Opening first was “not from California,” band California Wives: nice-lookin’ Chicago boys playing what sounded like the sountrack to a lost John Hughes movie. Although the songs have a slightly homogenized feel, this band is right on trend and ready to follow in the footsteps of Young the Giant or Vampire Weekend. In a couple of years, these clean-cut hepcats (and their bad boy drummer) will probably own Coachella and get a much bigger dance party going. Unfortunately, in a space so geek-chic, the crowd would do little more than bounce politely to tunes they didn’t know. The fellas closed their respectable set with “Blood Red Youth,” a song that packs as much promise as the band itself.
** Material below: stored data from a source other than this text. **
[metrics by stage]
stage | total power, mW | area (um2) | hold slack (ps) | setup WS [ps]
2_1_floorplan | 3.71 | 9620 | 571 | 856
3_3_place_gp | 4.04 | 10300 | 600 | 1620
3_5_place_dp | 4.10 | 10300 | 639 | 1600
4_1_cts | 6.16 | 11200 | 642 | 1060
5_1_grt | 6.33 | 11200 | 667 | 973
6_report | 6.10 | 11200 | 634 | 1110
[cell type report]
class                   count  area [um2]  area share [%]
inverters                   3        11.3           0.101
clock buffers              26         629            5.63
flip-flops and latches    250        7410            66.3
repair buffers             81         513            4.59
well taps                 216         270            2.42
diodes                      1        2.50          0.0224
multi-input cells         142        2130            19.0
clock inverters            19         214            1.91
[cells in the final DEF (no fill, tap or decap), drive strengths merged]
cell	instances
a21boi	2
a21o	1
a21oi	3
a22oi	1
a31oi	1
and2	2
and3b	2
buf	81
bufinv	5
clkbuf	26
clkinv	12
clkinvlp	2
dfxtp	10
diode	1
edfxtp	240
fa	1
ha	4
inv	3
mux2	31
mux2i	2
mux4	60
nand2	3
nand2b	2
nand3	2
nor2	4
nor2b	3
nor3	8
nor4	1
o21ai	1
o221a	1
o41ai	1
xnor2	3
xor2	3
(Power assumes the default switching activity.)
Next up was Diamond Rings – an ’80s-style glamour act known for his gender-bending antics. His backup band was decked out in matching outfits that were très Ashton Kutcher circa ’07, complete with trucker hats and mirror shades. Alas, despite a year of opening for pop dazzler Robyn, Diamond Rings’ performance was mostly form and no function. Sloppy keyboards and poor vocals prevailed, making the showmanship appear pasted on in place of good songs. “Day & Night” was the only tune to climb out of the weeds – a cool Casio-pop ditty, goofy and totally charming – concluding the set on an okay note.
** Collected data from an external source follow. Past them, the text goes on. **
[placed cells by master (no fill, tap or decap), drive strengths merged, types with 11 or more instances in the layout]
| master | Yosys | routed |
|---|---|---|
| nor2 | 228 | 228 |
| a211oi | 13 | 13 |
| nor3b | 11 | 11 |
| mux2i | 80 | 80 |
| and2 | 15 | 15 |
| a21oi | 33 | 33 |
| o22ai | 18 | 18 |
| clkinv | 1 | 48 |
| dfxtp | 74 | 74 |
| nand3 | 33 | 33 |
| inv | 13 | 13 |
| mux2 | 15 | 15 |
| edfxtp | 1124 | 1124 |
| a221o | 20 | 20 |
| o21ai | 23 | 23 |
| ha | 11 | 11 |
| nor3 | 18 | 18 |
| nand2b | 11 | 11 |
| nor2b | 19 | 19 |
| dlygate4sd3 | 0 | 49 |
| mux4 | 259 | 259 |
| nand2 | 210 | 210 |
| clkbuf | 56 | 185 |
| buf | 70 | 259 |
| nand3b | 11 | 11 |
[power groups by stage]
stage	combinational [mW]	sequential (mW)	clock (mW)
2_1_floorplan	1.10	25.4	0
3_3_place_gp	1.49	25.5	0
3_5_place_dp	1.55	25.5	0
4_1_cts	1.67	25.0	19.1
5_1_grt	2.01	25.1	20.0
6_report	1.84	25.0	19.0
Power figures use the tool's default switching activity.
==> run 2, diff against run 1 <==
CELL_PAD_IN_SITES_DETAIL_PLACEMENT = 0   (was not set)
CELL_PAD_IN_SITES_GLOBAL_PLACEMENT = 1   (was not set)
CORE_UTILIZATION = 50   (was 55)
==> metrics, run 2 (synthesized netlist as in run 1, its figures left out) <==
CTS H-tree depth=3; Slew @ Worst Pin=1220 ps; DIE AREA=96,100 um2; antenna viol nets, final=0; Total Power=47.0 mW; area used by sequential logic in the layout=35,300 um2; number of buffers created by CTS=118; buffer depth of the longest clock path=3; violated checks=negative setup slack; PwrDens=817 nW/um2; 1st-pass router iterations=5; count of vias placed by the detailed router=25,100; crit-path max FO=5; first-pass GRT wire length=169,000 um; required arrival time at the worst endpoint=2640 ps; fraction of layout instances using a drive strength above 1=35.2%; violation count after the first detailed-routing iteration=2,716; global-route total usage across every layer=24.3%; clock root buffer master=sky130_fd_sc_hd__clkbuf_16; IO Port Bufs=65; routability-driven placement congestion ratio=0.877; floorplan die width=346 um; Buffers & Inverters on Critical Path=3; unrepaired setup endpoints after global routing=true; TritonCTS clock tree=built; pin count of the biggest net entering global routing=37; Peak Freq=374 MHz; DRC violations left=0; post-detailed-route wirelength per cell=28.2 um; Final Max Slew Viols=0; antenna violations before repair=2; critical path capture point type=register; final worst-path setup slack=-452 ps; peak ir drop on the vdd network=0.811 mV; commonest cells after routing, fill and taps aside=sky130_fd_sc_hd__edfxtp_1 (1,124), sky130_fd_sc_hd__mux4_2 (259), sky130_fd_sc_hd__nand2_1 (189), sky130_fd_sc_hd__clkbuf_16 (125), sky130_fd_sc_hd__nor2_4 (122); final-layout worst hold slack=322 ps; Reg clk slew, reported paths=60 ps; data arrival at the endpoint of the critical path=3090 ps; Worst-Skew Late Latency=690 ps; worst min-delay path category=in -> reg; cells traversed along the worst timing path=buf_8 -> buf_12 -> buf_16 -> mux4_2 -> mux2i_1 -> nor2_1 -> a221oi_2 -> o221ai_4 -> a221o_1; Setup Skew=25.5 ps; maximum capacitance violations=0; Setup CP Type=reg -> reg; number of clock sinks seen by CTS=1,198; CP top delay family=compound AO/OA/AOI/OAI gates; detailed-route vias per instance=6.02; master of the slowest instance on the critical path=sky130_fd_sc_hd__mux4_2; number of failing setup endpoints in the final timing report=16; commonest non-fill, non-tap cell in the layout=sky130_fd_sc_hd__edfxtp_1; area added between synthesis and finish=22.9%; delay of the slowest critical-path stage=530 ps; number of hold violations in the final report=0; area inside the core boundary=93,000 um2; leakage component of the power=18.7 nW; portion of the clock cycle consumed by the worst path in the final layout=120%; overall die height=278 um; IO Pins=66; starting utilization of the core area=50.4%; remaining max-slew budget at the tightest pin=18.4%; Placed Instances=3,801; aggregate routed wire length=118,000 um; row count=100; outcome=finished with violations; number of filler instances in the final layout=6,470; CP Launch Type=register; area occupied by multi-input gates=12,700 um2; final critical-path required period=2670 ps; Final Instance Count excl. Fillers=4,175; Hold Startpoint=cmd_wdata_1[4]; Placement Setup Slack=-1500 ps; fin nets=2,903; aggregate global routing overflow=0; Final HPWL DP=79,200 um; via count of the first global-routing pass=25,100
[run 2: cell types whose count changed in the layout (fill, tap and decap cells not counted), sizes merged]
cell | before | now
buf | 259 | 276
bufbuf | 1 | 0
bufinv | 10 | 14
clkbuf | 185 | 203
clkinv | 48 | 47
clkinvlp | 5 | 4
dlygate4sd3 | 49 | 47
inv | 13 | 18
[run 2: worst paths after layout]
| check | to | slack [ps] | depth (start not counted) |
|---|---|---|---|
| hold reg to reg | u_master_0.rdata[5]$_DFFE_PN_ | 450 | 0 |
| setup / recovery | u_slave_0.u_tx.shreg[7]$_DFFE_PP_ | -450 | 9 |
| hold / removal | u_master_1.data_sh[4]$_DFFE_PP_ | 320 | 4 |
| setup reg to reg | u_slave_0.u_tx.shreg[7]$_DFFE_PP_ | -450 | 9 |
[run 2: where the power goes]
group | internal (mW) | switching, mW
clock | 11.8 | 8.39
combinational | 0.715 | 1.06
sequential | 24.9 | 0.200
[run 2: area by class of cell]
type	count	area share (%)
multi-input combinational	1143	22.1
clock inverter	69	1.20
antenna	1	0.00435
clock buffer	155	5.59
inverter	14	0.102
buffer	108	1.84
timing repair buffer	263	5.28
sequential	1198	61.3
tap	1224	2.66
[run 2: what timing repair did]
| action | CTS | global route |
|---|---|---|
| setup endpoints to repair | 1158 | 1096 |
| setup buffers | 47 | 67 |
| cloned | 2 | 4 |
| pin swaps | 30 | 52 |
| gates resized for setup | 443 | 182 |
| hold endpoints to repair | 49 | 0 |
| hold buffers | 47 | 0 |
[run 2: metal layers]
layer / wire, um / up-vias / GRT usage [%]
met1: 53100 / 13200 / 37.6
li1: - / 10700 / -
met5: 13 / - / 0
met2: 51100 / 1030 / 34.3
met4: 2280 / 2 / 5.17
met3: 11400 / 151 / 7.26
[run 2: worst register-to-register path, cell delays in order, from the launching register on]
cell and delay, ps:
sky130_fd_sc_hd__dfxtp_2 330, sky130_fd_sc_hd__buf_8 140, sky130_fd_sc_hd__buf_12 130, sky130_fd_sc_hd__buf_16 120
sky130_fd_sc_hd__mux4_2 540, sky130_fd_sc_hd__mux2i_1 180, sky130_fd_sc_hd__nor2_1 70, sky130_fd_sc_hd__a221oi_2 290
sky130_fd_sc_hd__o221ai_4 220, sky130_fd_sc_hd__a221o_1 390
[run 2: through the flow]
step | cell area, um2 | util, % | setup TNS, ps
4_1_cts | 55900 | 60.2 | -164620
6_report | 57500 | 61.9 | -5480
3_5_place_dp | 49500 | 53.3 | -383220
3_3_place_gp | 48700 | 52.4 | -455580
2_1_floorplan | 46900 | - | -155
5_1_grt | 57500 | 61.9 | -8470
Finally, the millenial bobby soxers were given their dessert: the very put-together indie-groovy Stars. Montrealers, as a rule, are super fucking fun people and this group is no exception. Their sound was impressively clean (or maybe just the right amount of dirty) and every song was beautifully lived in, through some amount of pantomime, dancing, or just emphatic expression. You’ll never see a tambourine beaten with the fervor that Torquil Campbell achieved that night, and Amy Millan’s vocals were as clear and crisp as new paper. Multiple disco balls got to spinning right away, so the room was appropriately coated in constellations as the crowd hopped and bobbed along to round after round of well-layered and driving spacey-pop. Highlights of the set were the fabulous, triple-harmonized chorus of “The North,” (plus a melodica solo), the totally cheeky “We Don’t Want Your Body,” and the awesome “Do You Want to Die Together,” led in by Campbell with some creepified Everly Brothers: “If ever I want you, all I have to do is die…”
Good times were had at the hop. Hopefully, per California Wives’ mid-set suggestion, a few kids found someone nice to make out with while Stars serenaded us all.